Peduto orders more oversight of smaller city purchases
June 23, 2014 11:27 PM
The executive order issued today by Pittsburgh Mayor Bill Peduto requires city departments to receive approval from the Office of Management and Budget before they seek authorization from City Council to make purchases below $2,000.
By Liz Navratil / Pittsburgh Post-Gazette
An executive order that Pittsburgh Mayor Bill Peduto issued Monday calls for oversight for smaller city purchases, the disclosure of departments’ petty cash funds and the creation of a new cash management policy.
“This is a step that we are taking to maintain our fiscal house in order” while the city finalizes plans to continue to operate under state financial oversight, mayoral chief of staff Kevin Acklin said at a morning news conference while Mr. Peduto was out of the country for a conference.
The new order requires city departments to receive Office of Management and Budget approval before they seek City Council authorization to make purchases of less than $2,000. Exactly how many acquisitions will fall into that category is unclear. Exceptions will be made for purchases that are part of an approved contract.
Mr. Acklin said previous city policy allowed departments to buy items worth less than $2,000 without OMB pre-approval and said, “We don’t think that’s a proper way to handle expenditures in the city.”
Controller Michael Lamb said he was not sure it was new to have OMB pre-approve those expenses but nevertheless welcomed the mayor’s order.
“I would agree that it is needed,” he said. “What we have seen in the last year is a lot of spending that has gone unchecked. It’s important to have some kind of budget control.”
Mr. Lamb said there are several departments “heading toward a very severe budget situation,” indicating the police bureau, personnel, the Bureau of Neighborhood Empowerment and the Bureau of Innovation and Performance.
The mayor’s executive order also requires that all departments inform the Department of Finance of any trust funds, petty cash pools or other accounts for oversight.
“I can’t tell you the accounts right now that are out there,” Mr.
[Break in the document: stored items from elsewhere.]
What follows belongs to an exercise in optimizing a design on an open flow for small area; a production flow would make more cautious choices.
Only simulation tests tie the RTL to the original design; equivalence was not proved.

==> inputs of run a <==
Design mips_cpu_bus, start of the top module:
module mips_cpu_bus (
    input  logic        clk,
    input  logic        reset,
    output logic        active,
    output logic [31:0] register_v0,
    output logic [31:0] address,
    output logic        read,
    output logic        write,
    output logic [31:0] writedata,
    output logic [3:0]  byteenable,
    input  logic        waitrequest,
    input  logic [31:0] readdata
);
clock: 10.5 ns
lec_check: 0
cap_margin: 20
core_margin: 2
core_utilization: 40
cts_buf_list: sky130_fd_sc_hd__clkbuf_8 sky130_fd_sc_hd__clkbuf_16
cts_cluster_diameter: 60
cts_cluster_size: 24
slew_margin: 20
run.sh (not shown) runs the stock make flow with config.mk's settings and CLKGATE_MAP_FILE= SYNTH_SCRIPT=/design/flow/synth_recipe.tcl, a recipe that flattens the netlist after the stock synthesis.
==> inputs of run b, as changes to run a <==
--- a/flow/design.v
+++ b/flow/design.v
@@ -82,24 +82,25 @@
     input  logic [1:0]  rf_a,
     input  logic [1:0]  rf_b,
     input  logic [1:0]  rf_v0
 );
     localparam logic [3:0] S_CLR   = 4'd0;    
     localparam logic [3:0] S_FETCH = 4'd1;    
     localparam logic [3:0] S_DEC   = 4'd2;    
     localparam logic [3:0] S_EX1   = 4'd3;    
-    localparam logic [3:0] S_SHR   = 4'd4;    
-    localparam logic [3:0] S_SHW   = 4'd5;    
-    localparam logic [3:0] S_MEM   = 4'd6;    
-    localparam logic [3:0] S_MWT   = 4'd7;    
-    localparam logic [3:0] S_WB    = 4'd8;    
-    localparam logic [3:0] S_HWT   = 4'd9;   
-    localparam logic [3:0] S_HCAP  = 4'd10;   
-    localparam logic [3:0] S_HALT  = 4'd11;
+    localparam logic [3:0] S_EX2   = 4'd4;    
+    localparam logic [3:0] S_SHR   = 4'd5;    
+    localparam logic [3:0] S_SHW   = 4'd6;    
+    localparam logic [3:0] S_MEM   = 4'd7;    
+    localparam logic [3:0] S_MWT   = 4'd8;    
+    localparam logic [3:0] S_WB    = 4'd9;    
+    localparam logic [3:0] S_HWT   = 4'd10;   
+    localparam logic [3:0] S_HCAP  = 4'd11;   
+    localparam logic [3:0] S_HALT  = 4'd12;
     localparam logic [4:0] K_ADD  = 5'b00000;
     localparam logic [4:0] K_SUB  = 5'b00001;
     localparam logic [4:0] K_AND  = 5'b00010;
     localparam logic [4:0] K_OR   = 5'b00011;
     localparam logic [4:0] K_XOR  = 5'b00100;
     localparam logic [4:0] K_SLT  = 5'b00101;
     localparam logic [4:0] K_SLTU = 5'b00110;
     localparam logic [4:0] K_LUI  = 5'b00111;
@@ -182,64 +183,62 @@
     assign is_st   = kind == K_SW;
     assign is_ldst = is_ld || is_st;
     assign is_slt  = is_alu && (fn == 3'd5 || fn == 3'd6);
     assign is_lui  = kind == K_LUI;
     assign do_sub  = is_alu && (fn == 3'd1 || fn == 3'd5 || fn == 3'd6);
     assign zext    = immf && is_alu && (fn == 3'd2 || fn == 3'd3 || fn == 3'd4);
     logic        ph0, ph15;
     logic [1:0]  P, I, A, B;
-    logic        st_ex1, st_fetch, st_mem;
+    logic        st_ex1, st_ex2, st_fetch, st_mem;
     assign ph0 = ph == 4'd0;
     assign ph15 = ph == 4'd15;
     assign P = pcr[1:0];
     assign I = ir[1:0];
     assign A = rf_a;
     assign B = rf_b;
     assign st_ex1 = st == S_EX1;
+    assign st_ex2 = st == S_EX2;
     assign st_fetch = st == S_FETCH;
     assign st_mem = st == S_MEM;
-    logic [1:0] pcs;
     logic       icin;
     logic [1:0] inc;
     logic       icout;
-    assign pcs = ph0 ? 2'b00 : addr[1:0];
     assign icin = (ph == 4'd1) ? 1'b1 : (ph0 ? 1'b0 : icy);
-    assign {icout, inc} = {1'b0, pcs} + {2'b00, icin};
+    assign {icout, inc} = {1'b0, P} + {2'b00, icin};
     logic [1:0] nxt;
     assign nxt = slot ? P : inc;
     logic       ext;
     logic [1:0] im;
     assign ext = zext ? 1'b0 : s_q;
     assign im = ph[3] ? {ext, ext} : I;
     logic [1:0] y;
     assign y = ph0 ? 2'b00 : dly;
     logic [1:0] opa, opb;
     logic       sub_eff, acin, acout, lt_s, lt_u;
     logic [1:0] sum, ares;
-    assign opa = is_br ? pcs : A;
-    assign opb = is_br ? y : (immf ? im : B);
-    assign sub_eff = do_sub;
-    assign acin = ph0 ? sub_eff : (cy || (is_br && ph == 4'd1));
+    assign opa = st_ex2 ? P : A;
+    assign opb = st_ex2 ? y : (immf ? im : B);
+    assign sub_eff = !st_ex2 && do_sub;
+    assign acin = ph0 ? sub_eff : (cy || (st_ex2 && ph == 4'd1));
     mips_alu mips_alu_i (
         .fn        (fn),
         .sub       (sub_eff),
         .a         (opa),
         .b         (opb),
         .cin       (acin),
         .lui_digit (ph[3] ? I : 2'b00),
         .sum       (sum),
         .cout      (acout),
         .res       (ares),
         .lt_s      (lt_s),
         .lt_u      (lt_u)
     );
-    logic neq, taken;
-    assign neq = (flg && !ph0) || (A != B);
-    assign taken = kind[0] ? neq : !neq;
+    logic taken;
+    assign taken = kind[0] ? flg : !flg;
     logic       lt_q;
     logic [1:0] shres;
     logic [1:0] fill;
     assign lt_q = ph < ra_q[4:1];
     assign fill = is_sra ? {ir[31], ir[31]} : 2'b00;
     always_comb begin
         if (is_sll)
             shres = lt_q ? 2'b00 : (ra_q[0] ? {I[0], h_q} : I);
@@ -297,38 +296,43 @@
         pc_we = 1'b0;
         pc_wd = inc;
         addr_sh = 1'b0;
         addr_in = nxt;
         ir_rot = 1'b0;
         ir_top = I;
         case (st)
             S_CLR: begin
+                pc_we = 1'b1;
+                pc_wd = rv_digit;
                 addr_sh = !ph0;
                 addr_in = rv_digit;
             end
             S_EX1: begin
                 addr_sh = !ph0;
                 addr_in = (is_ldst && !flg) ? sum : nxt;
                 if (is_j) begin
                     pc_we = 1'b1;
                     pc_wd = ph0 ? 2'b00 : ((ph <= 4'd13) ? dly : inc);
                 end else if (is_jr) begin
                     pc_we = 1'b1;
                     pc_wd = A;
                 end else if (is_br) begin
-                    pc_we = 1'b1;
-                    pc_wd = sum;
+                    pc_we = 1'b0;
                 end else begin
-                    pc_we = is_ldst;
-                    pc_wd = nxt;
+                    pc_we = !slot;
                 end
                 ir_rot = !(is_lui && !ph[3]);
                 ir_top = (is_st || is_sh) ? B : I;
             end
+            S_EX2: begin
+                pc_we = 1'b1;
+                pc_wd = taken ? sum : inc;
+                ir_rot = 1'b1;
+            end
             S_SHR: begin
                 ir_rot = !is_sll && lt_q;
                 ir_top = fill;
             end
             S_SHW: begin
                 ir_rot = !(is_sll && lt_q);
                 ir_top = fill;
             end
@@ -352,23 +356,26 @@
             S_FETCH: begin
                 if (!addr_nz)
                     st_n = S_HWT;
                 else if (!waitrequest)
                     st_n = ph15 ? S_EX1 : S_DEC;
             end
             S_DEC:   if (ph15) st_n = S_EX1;
             S_EX1:   if (ph15) begin
-                if (is_sh)
+                if (is_br)
+                    st_n = S_EX2;
+                else if (is_sh)
                     st_n = S_SHR;
                 else if (is_ldst && !flg)
                     st_n = S_MEM;
                 else
                     st_n = S_FETCH;
             end
+            S_EX2:   if (ph15) st_n = S_FETCH;
             S_SHR:   if (ph15) st_n = S_SHW;
             S_SHW:   if (ph15) st_n = S_FETCH;
             S_MEM:   if (!waitrequest) st_n = ph15 ? S_WB : S_MWT;
             S_MWT:   if (ph15) st_n = S_WB;
             S_WB:    if (ph15) st_n = S_FETCH;
             S_HWT:   if (ph15) st_n = S_HCAP;
             S_HCAP:  if (ph15) st_n = S_HALT;
             S_HALT:  st_n = S_HALT;
@@ -382,18 +389,20 @@
             active <= 1'b1;
             slot <= 1'b0;
             kind <= K_NOP;
         end else begin
             st <= st_n;
             ph <= ph + 4'd1;
             if (st == S_HCAP && ph15)
                 active <= 1'b0;
-            if (st_ex1 && ph15)
-                slot <= is_j || is_jr || (is_br && taken);
+            if (st_ex1 && ph15 && !is_br)
+                slot <= is_j || is_jr;
+            if (st_ex2 && ph15)
+                slot <= taken;
             if (fetch_acc)
                 kind <= dec[4:0];
         end
     end
     always_ff @(posedge clk) begin
         if (fetch_acc) begin
             immf <= dec[5];
             ra_q <= (readdata[31:26] == 6'h00 && readdata[5:2] == 4'h0)
@@ -412,17 +421,17 @@
         cy <= acout;
         s_q <= ph[3] ? s_q : I[1];
         h_q <= ir_rot ? ir[1] : 1'b0;
         dly <= is_j ? I : im;
         if (st_ex1) begin
             if (is_ldst && ph0)
                 flg <= sum != 2'b00;
             else if (is_br)
-                flg <= neq;
+                flg <= (!ph0 && flg) || (A != B);
             else if (is_slt && ph15)
                 flg <= (fn == 3'd5) ? lt_s : lt_u;
         end
     end
 endmodule
 `timescale 1ns/10ps
 module mips_cpu_bus (
     input  logic        clk,
Settings changed: ABC_AREA set to 1, CTS_BUF_LIST sky130_fd_sc_hd__clkbuf_8 sky130_fd_sc_hd__clkbuf_16 to sky130_fd_sc_hd__clkbuf_4, CTS_CLUSTER_DIAMETER 60 to not set, CTS_CLUSTER_SIZE 24 to not set.
==> inputs of run c, as changes to run a <==
--- a/flow/design.v
+++ b/flow/design.v
@@ -20,19 +20,19 @@
     logic [1:0] bx;
     assign bx = sub ? ~b : b;
     assign {cout, sum} = {1'b0, a} + {1'b0, bx} + {2'b00, cin};
     assign lt_s = (a[1] & ~b[1]) | (~(a[1] ^ b[1]) & sum[1]);
     assign lt_u = ~cout;
     always_comb begin
         case (fn)
             3'd0, 3'd1: res = sum;
-            3'd2:       res = a & b;
-            3'd3:       res = a | b;
-            3'd4:       res = a ^ b;
+            3'd4:       res = a & b;
+            3'd5:       res = a | b;
+            3'd6:       res = a ^ b;
             3'd7:       res = lui_digit;
             default:    res = 2'b00;
         endcase
     end
 endmodule
 `timescale 1ns/10ps
 module mips_reg_file (
     input  logic       clk,
@@ -90,23 +90,23 @@
     localparam logic [3:0] S_SHR   = 4'd4;    
     localparam logic [3:0] S_SHW   = 4'd5;    
     localparam logic [3:0] S_MEM   = 4'd6;    
     localparam logic [3:0] S_MWT   = 4'd7;    
     localparam logic [3:0] S_WB    = 4'd8;    
     localparam logic [3:0] S_HWT   = 4'd9;   
     localparam logic [3:0] S_HCAP  = 4'd10;   
     localparam logic [3:0] S_HALT  = 4'd11;
-    localparam logic [4:0] K_ADD  = 5'b00000;
-    localparam logic [4:0] K_SUB  = 5'b00001;
-    localparam logic [4:0] K_AND  = 5'b00010;
-    localparam logic [4:0] K_OR   = 5'b00011;
-    localparam logic [4:0] K_XOR  = 5'b00100;
-    localparam logic [4:0] K_SLT  = 5'b00101;
-    localparam logic [4:0] K_SLTU = 5'b00110;
+    localparam logic [4:0] K_SUB  = 5'b00000;
+    localparam logic [4:0] K_ADD  = 5'b00001;
+    localparam logic [4:0] K_SLT  = 5'b00010;
+    localparam logic [4:0] K_SLTU = 5'b00011;
+    localparam logic [4:0] K_AND  = 5'b00100;
+    localparam logic [4:0] K_OR   = 5'b00101;
+    localparam logic [4:0] K_XOR  = 5'b00110;
     localparam logic [4:0] K_LUI  = 5'b00111;
     localparam logic [4:0] K_SLL  = 5'b01000;
     localparam logic [4:0] K_SRL  = 5'b01010;
     localparam logic [4:0] K_SRA  = 5'b01011;
     localparam logic [4:0] K_JR   = 5'b10000;
     localparam logic [4:0] K_J    = 5'b10001;
     localparam logic [4:0] K_BEQ  = 5'b10010;
     localparam logic [4:0] K_BNE  = 5'b10011;
@@ -176,20 +176,20 @@
     assign is_sll  = is_sh && !kind[1];
     assign is_sra  = is_sh && kind[0];
     assign is_br   = kind[4:3] == 2'b10 && kind[1];
     assign is_j    = kind == K_J;
     assign is_jr   = kind == K_JR;
     assign is_ld   = kind == K_LW;
     assign is_st   = kind == K_SW;
     assign is_ldst = is_ld || is_st;
-    assign is_slt  = is_alu && (fn == 3'd5 || fn == 3'd6);
+    assign is_slt  = is_alu && fn[2:1] == 2'b01;
     assign is_lui  = kind == K_LUI;
-    assign do_sub  = is_alu && (fn == 3'd1 || fn == 3'd5 || fn == 3'd6);
-    assign zext    = immf && is_alu && (fn == 3'd2 || fn == 3'd3 || fn == 3'd4);
+    assign do_sub  = is_alu && !fn[2] && fn != 3'd1;
+    assign zext    = immf && is_alu && fn[2] && fn != 3'd7;
     logic        ph0, ph15;
     logic [1:0]  P, I, A, B;
     logic        st_ex1, st_fetch, st_mem;
     assign ph0 = ph == 4'd0;
     assign ph15 = ph == 4'd15;
     assign P = pcr[1:0];
     assign I = ir[1:0];
     assign A = rf_a;
@@ -294,17 +294,17 @@
     logic [1:0] rv_digit;
     assign rv_digit = RV[2*ph +: 2];
     always_comb begin
         pc_we = 1'b0;
         pc_wd = inc;
         addr_sh = 1'b0;
         addr_in = nxt;
         ir_rot = 1'b0;
-        ir_top = I;
+        ir_top = B;
         case (st)
             S_CLR: begin
                 addr_sh = !ph0;
                 addr_in = rv_digit;
             end
             S_EX1: begin
                 addr_sh = !ph0;
                 addr_in = (is_ldst && !flg) ? sum : nxt;
@@ -317,17 +317,16 @@
                 end else if (is_br) begin
                     pc_we = 1'b1;
                     pc_wd = sum;
                 end else begin
                     pc_we = is_ldst;
                     pc_wd = nxt;
                 end
                 ir_rot = !(is_lui && !ph[3]);
-                ir_top = (is_st || is_sh) ? B : I;
             end
             S_SHR: begin
                 ir_rot = !is_sll && lt_q;
                 ir_top = fill;
             end
             S_SHW: begin
                 ir_rot = !(is_sll && lt_q);
                 ir_top = fill;
@@ -414,17 +413,17 @@
         h_q <= ir_rot ? ir[1] : 1'b0;
         dly <= is_j ? I : im;
         if (st_ex1) begin
             if (is_ldst && ph0)
                 flg <= sum != 2'b00;
             else if (is_br)
                 flg <= neq;
             else if (is_slt && ph15)
-                flg <= (fn == 3'd5) ? lt_s : lt_u;
+                flg <= fn[0] ? lt_u : lt_s;
         end
     end
 endmodule
 `timescale 1ns/10ps
 module mips_cpu_bus (
     input  logic        clk,
     input  logic        reset,
     output logic        active,
==> flow/flow/run.sh (new file) <==
#!/bin/bash
set -e
cat >> config.mk <<'EOT'
export BUFFER_PORTS_ARGS = -buffer_cell sky130_fd_sc_hd__buf_1
export CTS_ARGS = -sink_clustering_enable -repair_clock_nets -buf_list sky130_fd_sc_hd__clkbuf_8 -sink_clustering_size 20 -sink_clustering_max_diameter 60 -dont_use_dummy_load
EOT
bash standard.sh > standard.log 2>&1
==> flow/standard.sh (new file) <==
#!/bin/bash
# synth_recipe.tcl (not shown) runs the flow's synth.tcl, then flattens the netlist and writes it again
# the make line also repeats each setting of config.mk as NAME=value (left out here)
make -C /OpenROAD-flow-scripts/flow DESIGN_CONFIG=/design/flow/config.mk WORK_HOME=/design/flow/orfs CLKGATE_MAP_FILE= SYNTH_SCRIPT=/design/flow/synth_recipe.tcl "${@:-finish}"
Settings changed: BUFFER_PORTS_ARGS set to -buffer_cell sky130_fd_sc_hd__buf_1, CTS_ARGS set to -sink_clustering_enable -repair_clock_nets -buf_list sky130_fd_sc_hd__clkbuf_8 -sink_clustering_size 20 -sink_clustering_max_diameter 60 -dont_use_dummy_load, CTS_BUF_LIST sky130_fd_sc_hd__clkbuf_8 sky130_fd_sc_hd__clkbuf_16 to sky130_fd_sc_hd__clkbuf_8, CTS_CLUSTER_SIZE 24 to 20.
removed: flow/run.sh
==> out/summary.txt <==
M1 WL = 23.68 mm
worst setup margin = 4.232 ns
status = timing/DRC/antenna clean
placed cell areas = 30620 um^2
Synth Area in Simple Gates = 0.03907
Tot GR Track Use = 0.1306
worst r2r src = mips_control_i.rb_q[0]$_DFFE_PP_
clock network area share = 0.05553
sw frac = 0.2176
most used cell, CP = clkdlybuf4s50_1
starting density of the core = 0.4058
Root Buffer = clkbuf_16
H-tree levels = 2
final worst-path cycle share = 0.5970
Place WS = 4.204 ns
initial antenna violation count = 1
That was run a.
Acklin said.
The order also requires the OMB director to devise procedures outlining the use and accrual of overtime and comp time by non-union employees, pre-approval of departmental legislation and cash management procedures.
Some of the city’s money management procedures came under intense scrutiny last year after a part-time worker in the police bureau’s records room was charged with stealing from the bureau and amid a federal investigation that showed that former Chief Nate Harper and others in the bureau worked together to steal checks.